Taking the first line of the listing as the start and the line containing "### constraint.sdc" as the end, reproduce everything in between exactly, both ends included.

..........

### config.mk
export PLATFORM = sky130hd
export DESIGN_NAME = ofr_router
export DESIGN_NICKNAME = d
export VERILOG_FILES = /design/src/rtl/ofr_pkg.sv /design/src/rtl/ofr_sync.sv /design/src/rtl/ofr_source_mux.sv /design/src/rtl/ofr_router.sv
export VERILOG_INCLUDE_DIRS = /design/src /design/src/rtl
export SDC_FILE = /design/constraint.sdc
export NUM_CORES = 1
export LEC_CHECK = 0
export BUFFER_PORTS_ARGS = -buffer_cell sky130_fd_sc_hd__buf_2
export CORE_ASPECT_RATIO = 1.75
export CORE_MARGIN = 3
export CORE_UTILIZATION = 33
export CTS_BUF_LIST = sky130_fd_sc_hd__clkbuf_16
export DETAILED_ROUTE_END_ITERATION = 8
export PLACE_DENSITY = 0.53
export SLEW_MARGIN = 15
export SYNTH_ARGS = -nofsm -noshare
export SYNTH_HDL_FRONTEND = slang
export SYNTH_SLANG_ARGS = --single-unit
### constraint.sdc
create_clock -name mclk -period 2.5 [get_ports mclk]
set_clock_uncertainty 0.05 [all_clocks]
set_input_delay 0.75 -clock mclk [delete_from_list [all_inputs] [get_ports mclk]]
set_output_delay 0.75 -clock mclk [all_outputs]
set_load 0.01 [all_outputs]
### src/rtl/ofr_params.svh
`ifndef OFR_PARAMS_SVH
`define OFR_PARAMS_SVH

// Register byte addresses inside the slave's 256-byte window
`define OFR_ADDR_CTRL_SEL 8'h00
`define OFR_ADDR_AUX_SEL 8'h04
`define OFR_ADDR_MASK 8'h08
`define OFR_ADDR_CONFIG 8'h0c
`define OFR_ADDR_STATUS 8'h10

// Selector field layout: one 5-bit field per byte lane
`define OFR_SEL_W 5
`define OFR_SEL_STRIDE 8

// Configuration register fields
`define OFR_CFG_HEAT_COOL 0
`define OFR_CFG_PATTERN_ON 1
`define OFR_CFG_SOAK_LSB 2
`define OFR_CFG_ALARM_TARGET 4

// Soak time unit codes
`define OFR_SOAK_SEC 2'h0
`define OFR_SOAK_MIN 2'h1
`define OFR_SOAK_HOUR 2'h2

// Reset values
`define OFR_RST_MASK 8'h31
`define OFR_RST_SOAK `OFR_SOAK_MIN

`endif

### src/rtl/ofr_pkg.sv
package ofr_pkg;

  // Output source selections, in register code order starting at zero
  typedef enum logic [4:0] {
    SRC_NONE, SRC_HEAT, SRC_COOL, SRC_AL1, SRC_AL2, SRC_AL3, SRC_AL4,
    SRC_HEATER, SRC_BURNOUT, SRC_SHORT, SRC_INERR, SRC_OFF2, SRC_PEND,
    SRC_RUN, SRC_COMB, SRC_WF1, SRC_WF2, SRC_WF3, SRC_WF4, SRC_WF5,
    SRC_WF6, SRC_WF7, SRC_WF8
  } ofr_src_e;

  // Internal function states that an output may carry
  typedef struct packed {
    logic heat_mv;
    logic cool_mv;
    logic [3:0] alarm;
    logic heater_alarm;
    logic heater_burnout_alarm;
    logic heater_short_alarm;
    logic input_error;
    logic program_end;
    logic run_state;
    logic [7:0] logic_work_flag;
  } ofr_func_s;

  // Fitted hardware of this unit, from straps
  typedef struct packed {
    logic two_ctrl_outputs;
    logic [1:0] ctrl_switching;
    logic [3:0] aux_present;
    logic aux_two_only;
    logic heater_detect;
    logic logic_op_used;
  } ofr_variant_s;

endpackage

### src/rtl/ofr_sync.sv
`timescale 1ns/100ps
`default_nettype none
module ofr_sync #(
  parameter int W = 10
) (
  input wire logic mclk,
  input wire logic rst_n,
  input wire logic [W-1:0] async_in,
  output logic [W-1:0] sync_out
);
  logic [W-1:0] meta;

  // Two stages; only the second stage reads the first
  always_ff @(posedge mclk)
  begin
    if (!rst_n)
    begin
      meta <= '0;
      sync_out <= '0;
    end
    else
    begin
      meta <= async_in;
      sync_out <= meta;
    end
  end
endmodule
`default_nettype wire

### src/rtl/ofr_source_mux.sv
`timescale 1ns/100ps
`default_nettype none
module ofr_source_mux
  import ofr_pkg::*;
(
  input wire logic mclk,
  input wire logic rst_n,
  input wire ofr_src_e sel,
  input wire ofr_func_s funcs,
  input wire logic combined,
  input wire logic heat_cool,
  input wire logic pattern_on,
  input wire logic present,
  output logic drive
);
  logic next_drive;

  // Source selection; an absent terminal stays off
  always_comb
  begin
    next_drive = 1'b0;
    case (sel)
      SRC_NONE: next_drive = 1'b0;
      SRC_OFF2: next_drive = 1'b0;
      SRC_HEAT: next_drive = funcs.heat_mv;
      SRC_COOL: next_drive = funcs.cool_mv & heat_cool;
      SRC_AL1: next_drive = funcs.alarm[0];
      SRC_AL2: next_drive = funcs.alarm[1];
      SRC_AL3: next_drive = funcs.alarm[2];
      SRC_AL4: next_drive = funcs.alarm[3];
      SRC_HEATER: next_drive = funcs.heater_alarm;
      SRC_BURNOUT: next_drive = funcs.heater_burnout_alarm;
      SRC_SHORT: next_drive = funcs.heater_short_alarm;
      SRC_INERR: next_drive = funcs.input_error;
      SRC_PEND: next_drive = funcs.program_end & pattern_on;
      SRC_RUN: next_drive = funcs.run_state;
      SRC_COMB: next_drive = combined;
      default:
      begin
        if (sel >= SRC_WF1 && sel <= SRC_WF8)
          next_drive = funcs.logic_work_flag[3'(sel - SRC_WF1)];
        else
          next_drive = 1'b0;
      end
    endcase
  end

  // Registered drive, one cycle behind its source
  always_ff @(posedge mclk)
  begin
    if (!rst_n)
      drive <= 1'b0;
    else
      drive <= next_drive & present;
  end
endmodule
`default_nettype wire

### src/rtl/ofr_router.sv
// The register addresses and register access over AHB-Lite were chosen for this implementation.
`timescale 1ns/100ps
`default_nettype none
`include "ofr_params.svh"
module ofr_router
  import ofr_pkg::*;
(
  input wire logic mclk,
  input wire logic rst_n,
  input wire logic hsel,
  input wire logic [31:0] haddr,
  input wire logic [1:0] htrans,
  input wire logic hwrite,
  input wire logic [2:0] hsize,
  input wire logic hready,
  input wire logic [31:0] hwdata,
  output logic hreadyout,
  output logic hresp,
  output logic [31:0] hrdata,
  input wire ofr_func_s funcs,
  input wire ofr_variant_s variant_pins,
  output logic [1:0] ctrl_out,
  output logic [3:0] aux_out,
  output logic combined_alarm,
  output logic [1:0] soak_time_unit,
  output logic soak_unit_valid,
  output logic alarm_ref_target
);
  ofr_variant_s variant;
  logic [$bits(ofr_variant_s)-1:0] variant_raw;
  logic dp_valid;
  logic dp_write;
  logic [7:0] dp_addr;
  logic wr_ctrl;
  logic wr_aux;
  logic wr_mask;
  logic wr_cfg;
  logic init_pending;
  ofr_src_e out_sel [0:5];
  logic [7:0] combined_alarm_source_mask;
  logic heat_cool;
  logic pattern_on;
  logic [1:0] soak_unit;
  logic alarm_target;
  logic [5:0] out_drive;
  logic [5:0] out_present;
  logic combined_now;
  logic hc_rise;
  logic [1:0] new_soak;
  logic [31:0] next_rdata;

  // Straps come from pins, so they cross two flops before use
  ofr_sync #(
    .W($bits(ofr_variant_s))
  ) u_variant_sync (
    .mclk(mclk),
    .rst_n(rst_n),
    .async_in(variant_pins),
    .sync_out(variant_raw)
  );
  assign variant = ofr_variant_s'(variant_raw);

  // Zero wait states and never an error, so the slave needs no stall logic
  assign hreadyout = 1'b1;
  assign hresp = 1'b0;

  // Address phase capture; upper address bits are not decoded
  always_ff @(posedge mclk)
  begin
    if (!rst_n)
    begin
      dp_valid <= 1'b0;
      dp_write <= 1'b0;
      dp_addr <= 8'h00;
    end
    else if (hready)
    begin
      dp_valid <= hsel & htrans[1];
      dp_write <= hwrite;
      dp_addr <= haddr[7:0];
    end
  end

  // Data phase write strobes
  assign wr_ctrl = dp_valid & dp_write & (dp_addr == `OFR_ADDR_CTRL_SEL);
  assign wr_aux = dp_valid & dp_write & (dp_addr == `OFR_ADDR_AUX_SEL);
  assign wr_mask = dp_valid & dp_write & (dp_addr == `OFR_ADDR_MASK);
  assign wr_cfg = dp_valid & dp_write & (dp_addr == `OFR_ADDR_CONFIG);

  // Only a switch from standard into heating/cooling triggers rerouting
  assign hc_rise = wr_cfg & hwdata[`OFR_CFG_HEAT_COOL] & ~heat_cool;
  assign new_soak = hwdata[`OFR_CFG_SOAK_LSB +: 2];

  // Refused selections leave the field unchanged rather than erroring the bus
  function automatic logic sel_ok(
    input logic [4:0] code,
    input logic is_ctrl,
    input logic switching,
    input logic logic_used
  );
    logic ok;
    ok = (code <= 5'(SRC_WF8));
    if (code >= 5'(SRC_WF1) && !logic_used)
      ok = 1'b0;
    if (is_ctrl && code >= 5'(SRC_AL1) && !switching)
      ok = 1'b0;
    return ok;
  endfunction

  // First three cycles after reset: straps are not settled in the sync until cycle 2,
  // so the heater default waits for the flag to clear at the third edge
  logic [1:0] init_cnt;
  always_ff @(posedge mclk)
  begin
    if (!rst_n)
    begin
      init_cnt <= 2'h0;
      init_pending <= 1'b1;
    end
    else
    begin
      if (init_cnt != 2'h2)
        init_cnt <= init_cnt + 2'h1;
      init_pending <= (init_cnt != 2'h2);
    end
  end

  // Output source selectors
  always_ff @(posedge mclk)
  begin
    if (!rst_n)
    begin
      out_sel[0] <= SRC_HEAT;
      out_sel[1] <= SRC_NONE;
      out_sel[2] <= SRC_AL1;
      out_sel[3] <= SRC_AL2;
      out_sel[4] <= SRC_AL3;
      out_sel[5] <= SRC_AL4;
    end
    else
    begin
      if (init_pending && init_cnt == 2'h2 && variant.heater_detect && out_sel[2] == SRC_AL1)
        out_sel[2] <= SRC_HEATER;
      if (wr_ctrl)
      begin
        for (int i = 0; i < 2; i++)
        begin
          if (sel_ok(hwdata[i*`OFR_SEL_STRIDE +: `OFR_SEL_W], 1'b1, variant.ctrl_switching[i],
                     variant.logic_op_used))
            out_sel[i] <= ofr_src_e'(hwdata[i*`OFR_SEL_STRIDE +: `OFR_SEL_W]);
        end
      end
      if (wr_aux)
      begin
        for (int i = 0; i < 4; i++)
        begin
          if (sel_ok(hwdata[i*`OFR_SEL_STRIDE +: `OFR_SEL_W], 1'b0, 1'b1, variant.logic_op_used))
            out_sel[i+2] <= ofr_src_e'(hwdata[i*`OFR_SEL_STRIDE +: `OFR_SEL_W]);
        end
      end
      if (hc_rise)
      begin
        if (variant.two_ctrl_outputs)
        begin
          if (out_sel[1] == SRC_NONE)
            out_sel[1] <= SRC_COOL;
        end
        else if (variant.aux_two_only)
          out_sel[3] <= SRC_COOL;
        else
          out_sel[5] <= SRC_COOL;
      end
    end
  end

  // Combined-alarm source mask, any 8-bit value accepted
  always_ff @(posedge mclk)
  begin
    if (!rst_n)
      combined_alarm_source_mask <= `OFR_RST_MASK;
    else if (wr_mask)
      combined_alarm_source_mask <= hwdata[7:0];
  end

  // Control configuration; a reserved soak code keeps the old unit
  always_ff @(posedge mclk)
  begin
    if (!rst_n)
    begin
      heat_cool <= 1'b0;
      pattern_on <= 1'b0;
      soak_unit <= `OFR_RST_SOAK;
      alarm_target <= 1'b0;
    end
    else if (wr_cfg)
    begin
      heat_cool <= hwdata[`OFR_CFG_HEAT_COOL];
      pattern_on <= hwdata[`OFR_CFG_PATTERN_ON];
      if (new_soak != 2'h3)
        soak_unit <= new_soak;
      alarm_target <= hwdata[`OFR_CFG_ALARM_TARGET];
    end
  end

  // Weighted OR; the spare weight 128 has no source behind it
  assign combined_now = |(combined_alarm_source_mask[6:0] &
                          {funcs.input_error, funcs.heater_short_alarm, funcs.heater_burnout_alarm,
                           funcs.alarm});

  // Registered copies of the control-side results
  always_ff @(posedge mclk)
  begin
    if (!rst_n)
    begin
      combined_alarm <= 1'b0;
      soak_time_unit <= `OFR_RST_SOAK;
      soak_unit_valid <= 1'b0;
      alarm_ref_target <= 1'b0;
    end
    else
    begin
      combined_alarm <= combined_now;
      soak_time_unit <= soak_unit;
      soak_unit_valid <= pattern_on;
      alarm_ref_target <= alarm_target;
    end
  end

  // Terminals that are not fitted never drive
  assign out_present = {variant.aux_present, variant.two_ctrl_outputs, 1'b1};

  // One source multiplexer per output terminal
  genvar g;
  generate
    for (g = 0; g < 6; g++)
    begin : g_out
      ofr_source_mux u_mux (
        .mclk(mclk),
        .rst_n(rst_n),
        .sel(out_sel[g]),
        .funcs(funcs),
        .combined(combined_now),
        .heat_cool(heat_cool),
        .pattern_on(pattern_on),
        .present(out_present[g]),
        .drive(out_drive[g])
      );
    end
  endgenerate

  assign ctrl_out = out_drive[1:0];
  assign aux_out = out_drive[5:2];

  // Read mux, evaluated in the address phase and held in a flop
  always_comb
  begin
    next_rdata = 32'h0000_0000;
    case (haddr[7:0])
      `OFR_ADDR_CTRL_SEL: next_rdata = {19'h0, 5'(out_sel[1]),
                                        3'h0, 5'(out_sel[0])};
      `OFR_ADDR_AUX_SEL: next_rdata = {3'h0, 5'(out_sel[5]), 3'h0, 5'(out_sel[4]),
                                       3'h0, 5'(out_sel[3]), 3'h0, 5'(out_sel[2])};
      `OFR_ADDR_MASK: next_rdata = {24'h0, combined_alarm_source_mask};
      `OFR_ADDR_CONFIG: next_rdata = {27'h0, alarm_target, soak_unit, pattern_on, heat_cool};
      `OFR_ADDR_STATUS: next_rdata = {24'h0, pattern_on, combined_alarm, out_drive};
      default: next_rdata = 32'h0000_0000;
    endcase
  end

  always_ff @(posedge mclk)
  begin
    if (!rst_n)
      hrdata <= 32'h0000_0000;
    else if (hready && hsel && htrans[1] && !hwrite)
      hrdata <= next_rdata;
  end
endmodule
`default_nettype wire

==> results of run 1 <==
-- synth_stat cells, drive strengths merged (4+ instances only) --
cell,count
ha,25
a22o,7
a21boi,5
clkbuf,19
or3,5
mux2i,30
nor4,4
nand2b,4
a311oi,4
buf,25
nor2,22
a21oi,25
edfxtp,30
mux2,12
xnor2,4
o31ai,4
inv,28
a22oi,22
nand4b,5
and2,50
nand3,23
nor3,11
dfxtp,80
o21ai,33
a2111oi,4
a31oi,8
nand2,38
and3,5
nor2b,33
nand3b,5
a222oi,10
mux4,12
-- stage by stage --
stage	hold slack [ns]	total power, mW	cells	cell area (um2)
2_1_floorplan	0.358	2.27	650	6340
3_3_place_gp	0.364	2.44	964	7050
3_5_place_dp	0.368	2.46	964	7050
4_1_cts	0.387	3.89	980	7340
5_1_grt	0.396	4.02	980	7340
6_report	0.382	3.85	980	7340
-- worst max-delay path by stage --
stage                from  slack, ns  depth (start not counted)             to
3_3_place_gp     haddr[1]       0.09                          6     hrdata[11]
6_report       dp_addr[4]       0.12                          4  out_sel[1][4]
2_1_floorplan    haddr[1]       0.23                          5     hrdata[10]
3_5_place_dp     haddr[1]       0.07                          6     hrdata[10]
4_1_cts        dp_addr[4]       0.14                          4  out_sel[1][1]
5_1_grt        dp_addr[4]       0.06                          4  out_sel[1][4]
-- layout by cell type (no fill, tap or decap), types with 4 or more instances in the layout --
master     instances
and3_1             4
nand4b_1           5
mux2_2            12
a21oi_1           25
a222oi_1          10
or3_1              5
nand2_1           37
a22o_1             7
xnor2_1            4
nor3_1            11
o21ai_1            6
and2_1            50
conb_1            11
edfxtp_1          30
nand3b_1           5
nand2b_1           4
nand3_1           23
a31oi_1            8
a22oi_1           22
nor2_1            21
dfxtp_1           80
a2111oi_0          4
buf_2            100
clkbuf_16         11
inv_1             29
o31ai_1            4
ha_1              25
o21ai_0           27
nor2b_1           33
a21boi_0           5
mux2i_1           30
mux4_2            12
a311oi_1           4
buf_4             19
-- critical path, stage by stage, from the launching register on --
cell and delay (ns):
dfxtp_1 0.33, or4_4 0.59, nor4b_4 0.50, nand3_1 0.28, nand3_1 0.31
-- logic make-up after synthesis --
family / after synthesis
AND/OR/NAND/NOR: 221
AO/OA/AOI/OAI: 152
flip-flops: 110
buffers and inverters: 72
multiplexers: 54
adder cells (fa/ha/maj): 25
XOR/XNOR: 5
other: 2
-- cell type report --
type | instances | area, um2
Fill cell | 1925 | 11300
Multi-Input combinational cell | 468 | 3480
Sequential cell | 110 | 2500
Timing Repair Buffer | 120 | 663
Tap cell | 238 | 298
Clock buffer | 11 | 275
Inverter | 28 | 105
Clock inverter | 5 | 21.3
-- routing by layer --
metal	share of wire, %	routed length (um)	global-route usage, %
met5	0.037	7	0
met3	5.6	1070	3.68
met4	3.7	714	8.53
met2	52	9950	32.6
met1	39	7360	20.9
-- flip-flops by register name (all words and copies together) (netlist names), 2 cells and up --
signal	count
init_cnt	2
u_variant_sync.sync_out	10
hrdata	23
u_variant_sync.meta	10
dp_addr	8
combined_alarm_source_mask	8
soak_time_unit	2
out_sel	30
soak_unit	2
g_out.u_mux.drive	6
-- power groups by stage --
stage	registers, mW	clock network [mW]	logic (mW)
2_1_floorplan	1.96	0	0.313
6_report	1.94	1.42	0.484
4_1_cts	1.94	1.47	0.483
3_5_place_dp	1.99	0	0.480
3_3_place_gp	1.98	0	0.463
5_1_grt	1.95	1.53	0.537
==> results.json, run 1 <==
{
  "netlist.area_leader.share_pct": 25.4,
  "final_nets": 866,
  "status": "completed",
  "netlist_top_cells_area": "dfxtp_1 25%, edfxtp_1 14%, and2_1 5.0%",
  "pwr_density_cell_mw_per_mm2": 524,
  "slew_headroom_pct": 60.5,
  "syn-cell-area_mm2": 0.00631,
  "dr.pass1.iters": 5,
  "cts-root-buf": "clkbuf_16",
  "ff2ff_setup_slack_ns": 0.12,
  "clockBufferDepth": 2,
  "rsz0062_at_grt": "no",
  "min-delay-start": "u_variant_sync.meta[7]",
  "ys_async_sr_fraction_pct": 0,
  "grt_pass1_vias": 5428,
  "die_w_um": 111,
  "vias_per_cell": 5.47,
  "tightest_slew_ns": 0.578,
  "synth_top_family_by_area": "simple AND/OR/NAND/NOR gates",
  "r2r_start": "dp_addr[4]",
  "synth_seq_cells": 110,
  "cp-start-kind": "flip-flop",
  "yosys.area_share.simple_pct": 20.6,
  "crit_path_end_kind": "flip-flop",
  "die_area_mm2": 0.0209,
  "ys.warnings.count": 0,
  "holdPathStages": 1,
  "setup_viol": 0,
  "synthMuxAreaShare_pct": 11.2,
  "rows": 66,
  "postSynthCellCount": 641,
  "fin_util_pct": 39.3,
  "worst_skew_pair.late_latency_ns": 0.36,
  "ir_worst_vdd_mv": 0.260,
  "fmax_mhz": 421,
  "grt_max_degree": 63,
  "grt_pass1_wl_mm": 30.2,
  "total_leakage_power_nw": 3.08,
  "synthFlopType": "dfxtp_1",
  "antenna_found_initial": 1,
  "pwr-share-seq_pct": 50.5,
  "start_util_pct": 33.8,
  "top_level_ports": 149,
  "synth_cell_type_count": 71,
  "fin_crit_sh_pct": 95.0,
  "hold_violations": 0,
  "gp_congestion": 0.931,
  "route.detailed.drc": 0,
  "p_int_mw": 2.89,
  "holdCritPathClass": "reg2reg",
  "final.setup.worst_slack_ns": 0.124,
  "design.core.area_mm2": 0.0187,
  "drt_first_iter_violations": 377,
  "clock_sinks": 110,
  "crit_type": "reg2reg",
  "r2r-end": "out_sel[1][4]",
  "wl_mm": 19.1,
  "holdPathEnd": "u_variant_sync.sync_out[7]",
  "grtUsageTotal_pct": 18.3,
  "min_period_ns": 2.38,
  "synthAdderAreaFrac_pct": 4.96,
  "synth_edf_count": 30,
  "p_clk_share_pct": 36.9,
  "synth_top_cell_by_area": "dfxtp_1",
  "postCtsHoldBufs": 0,
  "p_comb_share_pct": 12.6,
  "die_y_um": 189,
  "synth-xor-area-share_pct": 0.694,
  "path_clk_slew_ns": 0.07,
  "cts_buffers": 9,
  "cp.arrival_ns": 2.37,
  "place_ws_ns": 0.0668,
  "post_cts_resized": 0,
  "io_buffers": 100,
  "htreeDepth": 3,
  "ant_nets": 0,
  "switching_share_pct": 24.8,
  "cp_max_fo": 6,
  "post_cts_buffers": 0,
  "dr_total_vias": 5359,
  "synth_compound_area_share_pct": 17.0,
  "drv_cap": 0,
  "final_max_slew_viol_count": 0,
  "ys_seq_area_share_pct": 39.7,
  "avgSynthCellArea_um2": 9.85,
  "switching_power_mw": 0.956,
  "syn2layout_area_growth_pct": 16.4,
  "drive_above_1_share_pct": 22.9,
  "ff2ff_path_depth": 4,
  "fin_setup_tns_ns": 0,
  "critical_path_required_ns": 2.49,
  "grt-ovfl-total": 0,
  "dp_hpwl_mm": 15.0,
  "wire_per_inst_um": 19.5,
  "diodes": 0,
  "cts_tree": "yes"
}
(Power assumes the default switching activity.)
==> run 2: changes to the inputs <==
--- a/config.mk
+++ b/config.mk
@@ -7,7 +7,7 @@
 export NUM_CORES = 1
 export LEC_CHECK = 0
 export BUFFER_PORTS_ARGS = -buffer_cell sky130_fd_sc_hd__buf_2
-export CORE_ASPECT_RATIO = 1.75
+export CORE_ASPECT_RATIO = 0.9
 export CORE_MARGIN = 3
 export CORE_UTILIZATION = 33
 export CTS_BUF_LIST = sky130_fd_sc_hd__clkbuf_16
@@ -17,3 +17,4 @@
 export SYNTH_ARGS = -nofsm -noshare
 export SYNTH_HDL_FRONTEND = slang
 export SYNTH_SLANG_ARGS = --single-unit
+export TNS_END_PERCENT = 5
==> run 2 against run 1 <==
Critical endpoint is now g_out[1].u_mux.drive. Routed wire length down 0.90%. Critical path depth up 2. Worst setup slack worse by 0.0087 ns. Cell count up 0.61%. Highest routed layer is now met4. Critical path type unchanged.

..........

-- Worked solution --
### config.mk
export PLATFORM = sky130hd
export DESIGN_NAME = ofr_router
export DESIGN_NICKNAME = d
export VERILOG_FILES = /design/src/rtl/ofr_pkg.sv /design/src/rtl/ofr_sync.sv /design/src/rtl/ofr_source_mux.sv /design/src/rtl/ofr_router.sv
export VERILOG_INCLUDE_DIRS = /design/src /design/src/rtl
export SDC_FILE = /design/constraint.sdc
export NUM_CORES = 1
export LEC_CHECK = 0
export BUFFER_PORTS_ARGS = -buffer_cell sky130_fd_sc_hd__buf_2
export CORE_ASPECT_RATIO = 1.75
export CORE_MARGIN = 3
export CORE_UTILIZATION = 33
export CTS_BUF_LIST = sky130_fd_sc_hd__clkbuf_16
export DETAILED_ROUTE_END_ITERATION = 8
export PLACE_DENSITY = 0.53
export SLEW_MARGIN = 15
export SYNTH_ARGS = -nofsm -noshare
export SYNTH_HDL_FRONTEND = slang
export SYNTH_SLANG_ARGS = --single-unit
### constraint.sdc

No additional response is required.